1920s American airliner prototype

The Burnelli RB-1 was a US twin engine biplane airliner prototype from 1920, incorporating a lifting body fuselage.

==Design and development==
The Burnelli RB-1, often known as the Remington-Burnelli Airliner, was an American passenger biplane from 1920, designed by Vincent Burnelli. It incorporated Burnelli's lifting-body design. Following several more conventional designs during the WWI years, Burnelli came up with the idea of a lifting body: an airfoil-shaped fuselage that could be used to generate up to 50% of the lift, improving performance, due to reduced wing area and fuel consumption.

The RB-1's body contributed about 27% of the total lifting area and was designed to support about 15% of its weight. The fuselage was built around plywood frames and was clad in corrugated duralumin.
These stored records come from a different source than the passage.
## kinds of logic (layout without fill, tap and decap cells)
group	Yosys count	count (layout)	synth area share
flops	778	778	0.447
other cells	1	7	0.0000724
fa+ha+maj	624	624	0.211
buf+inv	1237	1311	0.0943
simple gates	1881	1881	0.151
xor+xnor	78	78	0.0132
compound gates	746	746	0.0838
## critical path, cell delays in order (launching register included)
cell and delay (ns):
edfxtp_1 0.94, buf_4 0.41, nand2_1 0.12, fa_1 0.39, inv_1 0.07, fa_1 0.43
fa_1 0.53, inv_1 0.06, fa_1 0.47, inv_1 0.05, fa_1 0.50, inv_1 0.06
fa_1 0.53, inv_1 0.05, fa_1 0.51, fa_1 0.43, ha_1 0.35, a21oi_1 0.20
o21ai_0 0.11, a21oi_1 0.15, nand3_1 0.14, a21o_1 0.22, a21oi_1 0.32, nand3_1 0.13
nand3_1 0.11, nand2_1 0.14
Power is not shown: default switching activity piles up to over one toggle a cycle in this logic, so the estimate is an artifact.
File: src/hw/rtl/sha_pkg.sv
// SHA-256 byte stream hasher: shared types, constants and round functions.
// Used by sha_core and sha256_byte_stream_hasher_unit. No dependencies.
package sha_pkg;

    typedef logic [31:0] t_word;

    typedef struct packed {
        logic [7:0] data_byte;
        logic       byte_valid;
        logic       end_of_message;
    } t_in_item;

    typedef struct packed {
        logic [31:0] digest_word;
        logic [2:0]  word_number;
        logic        last_word;
    } t_out_item;

    typedef struct packed {
        logic start;
        logic init;
    } t_core_ctl;

    typedef enum logic [1:0] {
        CORE_IDLE,
        CORE_RUN,
        CORE_ADD
    } t_core_st;

    typedef enum logic [2:0] {
        ST_IDLE,
        ST_COMP,
        ST_PAD,
        ST_LEN,
        ST_OUT
    } t_top_st;

    localparam logic [7:0][31:0] H_INIT = {
        32'h5be0cd19, 32'h1f83d9ab, 32'h9b05688c, 32'h510e527f,
        32'ha54ff53a, 32'h3c6ef372, 32'hbb67ae85, 32'h6a09e667
    };

    localparam logic [7:0] PAD_BYTE  = 8'h80;
    localparam logic [5:0] LEN_POS   = 6'd56;
    localparam logic [5:0] LAST_BYTE = 6'd63;
    localparam logic [5:0] LAST_RND  = 6'd63;
    localparam logic [2:0] LAST_WORD = 3'd7;

    function automatic t_word rotr(input t_word x, input int unsigned n);
        return (x >> n) | (x << (32 - n));
    endfunction

    function automatic t_word bsig0(input t_word x);
        return rotr(x, 2) ^ rotr(x, 13) ^ rotr(x, 22);
    endfunction

    function automatic t_word bsig1(input t_word x);
        return rotr(x, 6) ^ rotr(x, 11) ^ rotr(x, 25);
    endfunction

    function automatic t_word ssig0(input t_word x);
        return rotr(x, 7) ^ rotr(x, 18) ^ (x >> 3);
    endfunction

    function automatic t_word ssig1(input t_word x);
        return rotr(x, 17) ^ rotr(x, 19) ^ (x >> 10);
    endfunction

    function automatic t_word ch(input t_word e, input t_word f, input t_word g);
        return (e & f) ^ (~e & g);
    endfunction

    function automatic t_word maj(input t_word a, input t_word b, input t_word c);
        return (a & b) ^ (a & c) ^ (b & c);
    endfunction

    function automatic t_word round_k(input logic [5:0] idx);
        t_word k;
        case (idx)
            6'd0:  k = 32'h428a2f98;  6'd1:  k = 32'h71374491;
            6'd2:  k = 32'hb5c0fbcf;  6'd3:  k = 32'he9b5dba5;
            6'd4:  k = 32'h3956c25b;  6'd5:  k = 32'h59f111f1;
            6'd6:  k = 32'h923f82a4;  6'd7:  k = 32'hab1c5ed5;
            6'd8:  k = 32'hd807aa98;  6'd9:  k = 32'h12835b01;
            6'd10: k = 32'h243185be;  6'd11: k = 32'h550c7dc3;
            6'd12: k = 32'h72be5d74;  6'd13: k = 32'h80deb1fe;
            6'd14: k = 32'h9bdc06a7;  6'd15: k = 32'hc19bf174;
            6'd16: k = 32'he49b69c1;  6'd17: k = 32'hefbe4786;
            6'd18: k = 32'h0fc19dc6;  6'd19: k = 32'h240ca1cc;
            6'd20: k = 32'h2de92c6f;  6'd21: k = 32'h4a7484aa;
            6'd22: k = 32'h5cb0a9dc;  6'd23: k = 32'h76f988da;
            6'd24: k = 32'h983e5152;  6'd25: k = 32'ha831c66d;
            6'd26: k = 32'hb00327c8;  6'd27: k = 32'hbf597fc7;
            6'd28: k = 32'hc6e00bf3;  6'd29: k = 32'hd5a79147;
            6'd30: k = 32'h06ca6351;  6'd31: k = 32'h14292967;
            6'd32: k = 32'h27b70a85;  6'd33: k = 32'h2e1b2138;
            6'd34: k = 32'h4d2c6dfc;  6'd35: k = 32'h53380d13;
            6'd36: k = 32'h650a7354;  6'd37: k = 32'h766a0abb;
            6'd38: k = 32'h81c2c92e;  6'd39: k = 32'h92722c85;
            6'd40: k = 32'ha2bfe8a1;  6'd41: k = 32'ha81a664b;
            6'd42: k = 32'hc24b8b70;  6'd43: k = 32'hc76c51a3;
            6'd44: k = 32'hd192e819;  6'd45: k = 32'hd6990624;
            6'd46: k = 32'hf40e3585;  6'd47: k = 32'h106aa070;
            6'd48: k = 32'h19a4c116;  6'd49: k = 32'h1e376c08;
            6'd50: k = 32'h2748774c;  6'd51: k = 32'h34b0bcb5;
            6'd52: k = 32'h391c0cb3;  6'd53: k = 32'h4ed8aa4a;
            6'd54: k = 32'h5b9cca4f;  6'd55: k = 32'h682e6ff3;
            6'd56: k = 32'h748f82ee;  6'd57: k = 32'h78a5636f;
            6'd58: k = 32'h84c87814;  6'd59: k = 32'h8cc70208;
            6'd60: k = 32'h90befffa;  6'd61: k = 32'ha4506ceb;
            6'd62: k = 32'hbef9a3f7;  6'd63: k = 32'hc67178f2;
            default: k = 32'h0;
        endcase
        return k;
    endfunction

endpackage

File: src/hw/rtl/sha_core.sv
// SHA-256 compression core: one round per cycle, rolling 16-word schedule.
// Holds the hash words. Depends on sha_pkg.
module sha_core
    import sha_pkg::*;
(
    input  logic             i_clk,
    input  logic             i_rst_n,
    input  t_core_ctl        i_ctl,
    input  logic [511:0]     i_block,
    output logic             o_done,
    output logic [7:0][31:0] o_hash
);

    t_core_st         r_st, n_st;
    logic [5:0]       r_rnd;
    logic [15:0][31:0] r_w;
    logic [7:0][31:0] r_v;
    logic [7:0][31:0] r_hash;

    t_word w_new, t1, t2;

    assign w_new = ssig1(r_w[14]) + r_w[9] + ssig0(r_w[1]) + r_w[0];
    assign t1    = r_v[7] + bsig1(r_v[4]) + ch(r_v[4], r_v[5], r_v[6])
                 + round_k(r_rnd) + r_w[0];
    assign t2    = bsig0(r_v[0]) + maj(r_v[0], r_v[1], r_v[2]);

    always_ff @(posedge i_clk) begin
        if (!i_rst_n) begin
            r_st <= CORE_IDLE;
        end else begin
            r_st <= n_st;
        end
    end

    always_comb begin
        n_st   = r_st;
        o_done = 1'b0;
        case (r_st)
            CORE_IDLE: begin
                if (i_ctl.start) begin
                    n_st = CORE_RUN;
                end
            end
            CORE_RUN: begin
                if (r_rnd == LAST_RND) begin
                    n_st = CORE_ADD;
                end
            end
            CORE_ADD: begin
                o_done = 1'b1;
                n_st   = CORE_IDLE;
            end
            default: begin
                n_st = CORE_IDLE;
            end
        endcase
    end

    always_ff @(posedge i_clk) begin
        if (!i_rst_n) begin
            r_rnd  <= '0;
            r_hash <= H_INIT;
        end else begin
            if (r_st == CORE_RUN) begin
                r_rnd <= r_rnd + 6'd1;
            end else begin
                r_rnd <= '0;
            end
            if (i_ctl.init) begin
                r_hash <= H_INIT;
            end else if (r_st == CORE_ADD) begin
                for (int i = 0; i < 8; i++) begin
                    r_hash[i] <= r_hash[i] + r_v[i];
                end
            end
        end
    end

    always_ff @(posedge i_clk) begin
        if (r_st == CORE_IDLE && i_ctl.start) begin
            for (int i = 0; i < 16; i++) begin
                r_w[i] <= i_block[511 - 32*i -: 32];
            end
            r_v <= r_hash;
        end else if (r_st == CORE_RUN) begin
            for (int i = 0; i < 15; i++) begin
                r_w[i] <= r_w[i+1];
            end
            r_w[15] <= w_new;
            r_v[7] <= r_v[6];
            r_v[6] <= r_v[5];
            r_v[5] <= r_v[4];
            r_v[4] <= r_v[3] + t1;
            r_v[3] <= r_v[2];
            r_v[2] <= r_v[1];
            r_v[1] <= r_v[0];
            r_v[0] <= t1 + t2;
        end
    end

    assign o_hash = r_hash;

endmodule
==> src/hw/rtl/csa_pkg.sv <==
`timescale 1ns / 1ps
// ----------------------------------------------------------------------------
// csa_pkg: shared types and constants of the contiguous slot allocator
// Request and response payloads, request modes and memory control.
// ----------------------------------------------------------------------------
package csa_pkg;

    localparam int NUM_SLOTS_DEF = 64;
    localparam int CFG_W         = 7;
    localparam int START_W       = 6;
    localparam int LEN_W         = 7;

    localparam logic [CFG_W-1:0] SLOTS_RESET = 7'd64;

    localparam logic [1:0] MODE_LEFT   = 2'd0;
    localparam logic [1:0] MODE_RIGHT  = 2'd1;
    localparam logic [1:0] MODE_OCCUPY = 2'd2;
    localparam logic [1:0] MODE_FREE   = 2'd3;

    typedef struct packed {
        logic [1:0]         mode;
        logic [START_W-1:0] start_slot;
        logic [LEN_W-1:0]   run_length;
    } csa_req_t;

    typedef struct packed {
        logic               success;
        logic [START_W-1:0] found_start;
    } csa_rsp_t;

    typedef struct packed {
        logic rd_en;
        logic wr_en;
        logic wr_bit;
    } csa_mem_ctl_t;

endpackage
<file path="src/design/pcrc_pkg.sv">
// Shared types, constants and per-stage functions for the point record converter.
// No dependencies; used by point_cloud_record_convert_core and its checker.
package pcrc_pkg;

	localparam int NUM_COORD = 3;
	localparam int DATA_W    = 120;

	// 1e-3 in binary32 is 0x3A83126F: significand with hidden bit below
	localparam logic [23:0] SCALE_SIG = 24'h83126F;

	// sRGB encode of v/255, rounded to a byte
	localparam logic [7:0] GAMMA_LUT [256] = '{
		8'd0,   8'd13,  8'd22,  8'd28,  8'd34,  8'd38,  8'd42,  8'd46,
		8'd50,  8'd53,  8'd56,  8'd59,  8'd61,  8'd64,  8'd66,  8'd69,
		8'd71,  8'd73,  8'd75,  8'd77,  8'd79,  8'd81,  8'd83,  8'd85,
		8'd86,  8'd88,  8'd90,  8'd92,  8'd93,  8'd95,  8'd96,  8'd98,
		8'd99,  8'd101, 8'd102, 8'd104, 8'd105, 8'd106, 8'd108, 8'd109,
		8'd110, 8'd112, 8'd113, 8'd114, 8'd115, 8'd117, 8'd118, 8'd119,
		8'd120, 8'd121, 8'd122, 8'd124, 8'd125, 8'd126, 8'd127, 8'd128,
		8'd129, 8'd130, 8'd131, 8'd132, 8'd133, 8'd134, 8'd135, 8'd136,
		8'd137, 8'd138, 8'd139, 8'd140, 8'd141, 8'd142, 8'd143, 8'd144,
		8'd145, 8'd146, 8'd147, 8'd148, 8'd148, 8'd149, 8'd150, 8'd151,
		8'd152, 8'd153, 8'd154, 8'd155, 8'd155, 8'd156, 8'd157, 8'd158,
		8'd159, 8'd159, 8'd160, 8'd161, 8'd162, 8'd163, 8'd163, 8'd164,
		8'd165, 8'd166, 8'd167, 8'd167, 8'd168, 8'd169, 8'd170, 8'd170,
		8'd171, 8'd172, 8'd173, 8'd173, 8'd174, 8'd175, 8'd175, 8'd176,
		8'd177, 8'd178, 8'd178, 8'd179, 8'd180, 8'd180, 8'd181, 8'd182,
		8'd182, 8'd183, 8'd184, 8'd185, 8'd185, 8'd186, 8'd187, 8'd187,
		8'd188, 8'd189, 8'd189, 8'd190, 8'd190, 8'd191, 8'd192, 8'd192,
		8'd193, 8'd194, 8'd194, 8'd195, 8'd196, 8'd196, 8'd197, 8'd197,
		8'd198, 8'd199, 8'd199, 8'd200, 8'd200, 8'd201, 8'd202, 8'd202,
		8'd203, 8'd203, 8'd204, 8'd205, 8'd205, 8'd206, 8'd206, 8'd207,
		8'd208, 8'd208, 8'd209, 8'd209, 8'd210, 8'd210, 8'd211, 8'd212,
		8'd212, 8'd213, 8'd213, 8'd214, 8'd214, 8'd215, 8'd215, 8'd216,
		8'd216, 8'd217, 8'd218, 8'd218, 8'd219, 8'd219, 8'd220, 8'd220,
		8'd221, 8'd221, 8'd222, 8'd222, 8'd223, 8'd223, 8'd224, 8'd224,
		8'd225, 8'd226, 8'd226, 8'd227, 8'd227, 8'd228, 8'd228, 8'd229,
		8'd229, 8'd230, 8'd230, 8'd231, 8'd231, 8'd232, 8'd232, 8'd233,
		8'd233, 8'd234, 8'd234, 8'd235, 8'd235, 8'd236, 8'd236, 8'd237,
		8'd237, 8'd238, 8'd238, 8'd238, 8'd239, 8'd239, 8'd240, 8'd240,
		8'd241, 8'd241, 8'd242, 8'd242, 8'd243, 8'd243, 8'd244, 8'd244,
		8'd245, 8'd245, 8'd246, 8'd246, 8'd246, 8'd247, 8'd247, 8'd248,
		8'd248, 8'd249, 8'd249, 8'd250, 8'd250, 8'd251, 8'd251, 8'd251,
		8'd252, 8'd252, 8'd253, 8'd253, 8'd254, 8'd254, 8'd255, 8'd255
	};

	// after the significand multiply
	typedef struct packed {
		logic        sign;
		logic        inf;
		logic [7:0]  e_eff;
		logic [47:0] prod;
	} mul_lane_t;

	// after the alignment shift
	typedef struct packed {
		logic        sign;
		logic        inf;
		logic [7:0]  base;
		logic [24:0] keep;
		logic        rnd;
		logic        sticky;
	} shf_lane_t;

	function automatic logic is_nan(input logic [31:0] b);
		return (b[30:23] == 8'hFF) && (b[22:0] != 23'd0);
	endfunction

	function automatic mul_lane_t lane_mul(input logic [31:0] b);
		mul_lane_t r;
		logic [23:0] sig;
		sig     = {(b[30:23] != 8'd0), b[22:0]};
		r.sign  = b[31];
		r.inf   = (b[30:23] == 8'hFF);
		r.e_eff = (b[30:23] == 8'd0) ? 8'd1 : b[30:23];
		r.prod  = sig * SCALE_SIG;
		return r;
	endfunction

	function automatic shf_lane_t lane_shift(input mul_lane_t l);
		shf_lane_t   r;
		logic [9:0]  be;
		logic [5:0]  sh;
		logic [47:0] t;
		logic [47:0] mask;
		be = {2'b00, l.e_eff} - 10'd10 + {9'd0, l.prod[47]};
		if (!be[9] && be != 10'd0) begin
			sh     = l.prod[47] ? 6'd24 : 6'd23;
			r.base = be[7:0] - 8'd1;
		end else begin
			// result falls below the normal range
			sh     = 6'd34 - l.e_eff[5:0];
			r.base = 8'd0;
		end
		t        = l.prod >> (sh - 6'd1);
		mask     = (48'd1 << (sh - 6'd1)) - 48'd1;
		r.sign   = l.sign;
		r.inf    = l.inf;
		r.rnd    = t[0];
		r.keep   = t[25:1];
		r.sticky = |(l.prod & mask);
		return r;
	endfunction

	function automatic logic [31:0] lane_round(input shf_lane_t l);
		logic [30:0] q;
		logic [30:0] mag;
		q   = {6'd0, l.keep} + {30'd0, l.rnd & (l.sticky | l.keep[0])};
		mag = ({l.base, 23'd0}) + q;
		if (l.inf) begin
			return {l.sign, 8'hFF, 23'd0};
		end
		return {l.sign, mag};
	endfunction

endpackage

</file>
<file path="src/design/point_cloud_record_convert_core.sv">
// Point record converter: scales three binary32 coordinates by 1e-3 and gamma
// encodes the color in registered stages s1 (multiply), s2 (shift), s3 (round).
// Throughput one beat per cycle; a stage holds while the next is full and held.
// Points with a NaN coordinate are accepted and dropped (no output beat).
// arst_n clears all stage valid bits asynchronously; payload is not reset.
module point_cloud_record_convert_core (
	input  logic                         clk,
	input  logic                         arst_n,
	input  logic                         s_axis_tvalid,
	output logic                         s_axis_tready,
	// x_mm_bits[31:0], y_mm_bits[63:32], z_mm_bits[95:64],
	// red_linear[103:96], green_linear[111:104], blue_linear[119:112]
	input  logic [pcrc_pkg::DATA_W-1:0]  s_axis_tdata,
	output logic                         m_axis_tvalid,
	input  logic                         m_axis_tready,
	// x_m_bits[31:0], y_m_bits[63:32], z_m_bits[95:64], rgb_packed[119:96]
	output logic [pcrc_pkg::DATA_W-1:0]  m_axis_tdata
);
	import pcrc_pkg::*;

	logic      v_s1, v_s2, v_s3;
	logic      adv2, adv3;
	logic      drop;
	mul_lane_t mul_s1 [NUM_COORD];
	logic [23:0] rgb_s1, rgb_s2;
	shf_lane_t shf_s2 [NUM_COORD];
	logic [DATA_W-1:0] out_s3;

	assign adv3          = !v_s3 || m_axis_tready;
	assign adv2          = !v_s2 || adv3;
	assign s_axis_tready = !v_s1 || adv2;
	assign drop          = is_nan(s_axis_tdata[31:0]) || is_nan(s_axis_tdata[63:32]) ||
		is_nan(s_axis_tdata[95:64]);

	always_ff @(posedge clk or negedge arst_n) begin
		if (!arst_n) begin
			v_s1 <= 1'b0;
			v_s2 <= 1'b0;
			v_s3 <= 1'b0;
		end else begin
			if (s_axis_tready) begin
				v_s1 <= s_axis_tvalid && !drop;
			end
			if (adv2) begin
				v_s2 <= v_s1;
			end
			if (adv3) begin
				v_s3 <= v_s2;
			end
		end
	end

	always_ff @(posedge clk) begin
		if (s_axis_tready) begin
			for (int i = 0; i < NUM_COORD; i++) begin
				mul_s1[i] <= lane_mul(s_axis_tdata[32*i +: 32]);
			end
			rgb_s1 <= {GAMMA_LUT[s_axis_tdata[103:96]], GAMMA_LUT[s_axis_tdata[111:104]],
				GAMMA_LUT[s_axis_tdata[119:112]]};
		end
		if (adv2) begin
			for (int i = 0; i < NUM_COORD; i++) begin
				shf_s2[i] <= lane_shift(mul_s1[i]);
			end
			rgb_s2 <= rgb_s1;
		end
		if (adv3) begin
			for (int i = 0; i < NUM_COORD; i++) begin
				out_s3[32*i +: 32] <= lane_round(shf_s2[i]);
			end
			out_s3[119:96] <= rgb_s2;
		end
	end

	assign m_axis_tvalid = v_s3;
	assign m_axis_tdata  = out_s3;

endmodule

</file>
The two pilots were situated in a pair of open cockpits, each with a mechanic seated by his side. Its pair of Liberty engines were immediately in front of these cockpits, largely buried in the leading edge of the body but accessible from the cockpits. The body width of 14 ft (4.27 m) placed the engines only 10 ft 4 in (3.15 m) apart, with about 1 in (25 mm) clearance between propeller tips. The cabin housed up to 30 passengers. At the fixed "trailing edge" of the fuselage small twin fins mounted above its sides carried balanced rudders and short, mid-fuselage mounted tailplanes carried balanced elevators.

It was a single bay equal span biplane, with simple parallel interplane struts and without stagger. The wings were wooden structures, fabric covered. The ailerons carried on both upper and lower wings had prominent tip balances.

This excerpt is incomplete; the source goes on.